Theo has also realized he wants things, over the past year. He wants college, and to hold Pippa’s hand, just to see if it feels as shattered as he does, on the inside, and to smile at his dog, and to stop seeing his mother’s face in his dreams (but it kills him kills him kills him because what if that’s it, what if he forgets her face when he’s not seeing it before him, mangled, each night), wants to feel clean and correct.
But the simplest and hardest thing to want is Boris.
“No,” he says, and then, when Boris accepts this easily and steps further away, “No, I meant - come back here.”
Theo pulls him by the sleeve into the back room again, then drops it awkwardly.
Boris raises an eyebrow. “Inventory?”
”God.” Theo puts his hands gently on Boris’ face, watches his pupils expand slightly. “Kiss me.”
“Oh,” Boris whispers, and their mouths collide. Theo can feel large hands slide over his hips, one easily reaching to cradle his back, and Boris shifts so that they’re firmly pressed up against each other, like he thinks Theo is going to run away. Theo wants to run away so often, even now, but instead he flicks a hand into dark curls and tugs lightly, reassuringly. His other hand remains on Boris’ face, palm against cheek.
“That is how love should work,” he breathes, and then his hand twitches on Theo’s hip, like he hadn’t meant to say that. Like he hadn’t meant to say anything at all, maybe ever.
“I guess so,” Theo admits, tremulously, and he glares when Boris pulls away to study his face. “I mean - yes, okay? I meant yes.”
Then they’re kissing again, harder, and maybe Theo bites him a bit, lightly, and Boris laughs into his mouth, and everything is alright for a few minutes. (Better than alright.) (... more than a few minutes.)
“Fuck,” Theo huffs, breathing hard.
Boris nods, quickly.
“No, not that,” he says, then, “Okay, yes, sure, but we’re on the clock right now.”
“Such things have never stopped you before,” Boris replies, unflappable, drawing circles on his back.
This is true. Dedicating himself to something is out of character for Theo, but he’s been trying his best with work, and school, and his future, or whatever. He feels like he might have one of those, these days.
“Maybe I’ve grown as a person,” Theo retorts.

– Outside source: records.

[src/rtl/nrx_pkg.sv]
// Shared types and constants for the sprite/radar attribute RAM path.
package nrx_pkg;

    localparam int unsigned NRX_SPRAM_ADR_W = 11;

    typedef enum logic [1:0] {
        GNT_NONE,
        GNT_SPR,
        GNT_CPU
    } gnt_t;

endpackage

[src/rtl/nrx_spram_arbiter.sv]
// Shares the 16-bit attribute RAM between the sprite line engine and the Z80 CPU.
// Sprite wins in H-blank, CPU wins in H-display; a bounded-wait counter forces CPU slots.
module nrx_spram_arbiter
    import nrx_pkg::*;
#(
    parameter int unsigned ADR_W    = NRX_SPRAM_ADR_W,
    parameter int unsigned MAX_WAIT = 8
) (
    input  logic             VCLKx4,
    input  logic             rst_n,
    input  logic             hblk,
    input  logic             spr_req,
    input  logic [ADR_W-1:0] spr_adr,
    output logic             spr_stall,
    output logic [15:0]      spr_dat,
    output logic             spr_vld,
    input  logic             cpu_req,
    input  logic             cpu_we,
    input  logic [ADR_W:0]   cpu_adr,
    input  logic [7:0]       cpu_wd,
    output logic [7:0]       cpu_rd,
    output logic             cpu_wait,
    output logic             cpu_ack,
    output logic [ADR_W-1:0] ram_adr,
    output logic [1:0]       ram_we,
    output logic [15:0]      ram_wd,
    input  logic [15:0]      ram_rd
);

    localparam int unsigned WcntW = (MAX_WAIT > 2) ? $clog2(MAX_WAIT) : 1;
    localparam logic [WcntW-1:0] WcntMax = WcntW'(MAX_WAIT - 1);

    gnt_t             gnt, gnt_q;
    logic             armed_q, armed_d;
    logic [WcntW-1:0] wcnt_q, wcnt_d;
    logic             lane_q, we_q;
    logic [ADR_W-1:0] adr_q;
    logic             cpu_elig;

    // A CPU grant still returning blocks re-arbitration of the same held request.
    assign cpu_elig = cpu_req & armed_q & (gnt_q != GNT_CPU);

    always_comb begin
        gnt = GNT_NONE;
        if (!rst_n) begin
            gnt = GNT_NONE;
        end else if (cpu_elig && (wcnt_q == WcntMax)) begin
            gnt = GNT_CPU;
        end else if (hblk) begin
            if (spr_req)       gnt = GNT_SPR;
            else if (cpu_elig) gnt = GNT_CPU;
        end else begin
            if (cpu_elig)     gnt = GNT_CPU;
            else if (spr_req) gnt = GNT_SPR;
        end
    end

    always_comb begin
        ram_adr = adr_q;
        ram_we  = 2'b00;
        ram_wd  = 16'h0000;
        unique case (gnt)
            GNT_SPR: ram_adr = spr_adr;
            GNT_CPU: begin
                ram_adr = cpu_adr[ADR_W:1];
                ram_wd  = {cpu_wd, cpu_wd};
                if (cpu_we) ram_we = cpu_adr[0] ? 2'b10 : 2'b01;
            end
            default: ;
        endcase
    end

    always_comb begin
        spr_stall = rst_n & spr_req & (gnt != GNT_SPR);
        spr_vld   = rst_n & (gnt_q == GNT_SPR);
        spr_dat   = spr_vld ? ram_rd : 16'h0000;
        cpu_ack   = rst_n & (gnt_q == GNT_CPU);
        cpu_rd    = 8'h00;
        if (cpu_ack && !we_q) cpu_rd = lane_q ? ram_rd[15:8] : ram_rd[7:0];
        cpu_wait  = rst_n & cpu_req & armed_q & ~cpu_ack;
    end

    always_comb begin
        wcnt_d = wcnt_q;
        if (!cpu_req || (gnt == GNT_CPU)) begin
            wcnt_d = '0;
        end else if (cpu_elig && (wcnt_q != WcntMax)) begin
            wcnt_d = wcnt_q + 1'b1;
        end
        // Disarm once served; re-arm only after the CPU lets go of the request.
        armed_d = ~cpu_req | (armed_q & (gnt_q != GNT_CPU));
    end

    always_ff @(posedge VCLKx4) begin
        if (!rst_n) begin
            gnt_q   <= GNT_NONE;
            armed_q <= 1'b1;
            wcnt_q  <= '0;
            lane_q  <= 1'b0;
            we_q    <= 1'b0;
            adr_q   <= '0;
        end else begin
            gnt_q   <= gnt;
            armed_q <= armed_d;
            wcnt_q  <= wcnt_d;
            adr_q   <= ram_adr;
            if (gnt == GNT_CPU) begin
                lane_q <= cpu_adr[0];
                we_q   <= cpu_we;
            end
        end
    end

endmodule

“You have barely grown tall as me, physically,” Boris smirks, and coaxes him in by the waist.
Theo’s basically ready to give up on going back to work at all, at this point, but he’s gently released after a few moments and ushered out behind the counter.
“Go pump some gas,” Boris orders him, and takes the inventory sheet with him into the back room. “I cannot see you any more, because I know you are wanting money, and I am wanting to ignore work in favor of you.”
You can’t just say things like that, Theo thinks, instinctive, but keeps his mouth shut. Maybe - maybe Boris can say things like that, for now. And Theo can listen. And then, when he can come up with things like that - simple phrases, ones that make him afraid but will probably be positive for Boris - he can say them.
Not for a while. But he can get there.
Theo’s got a whole future to work for.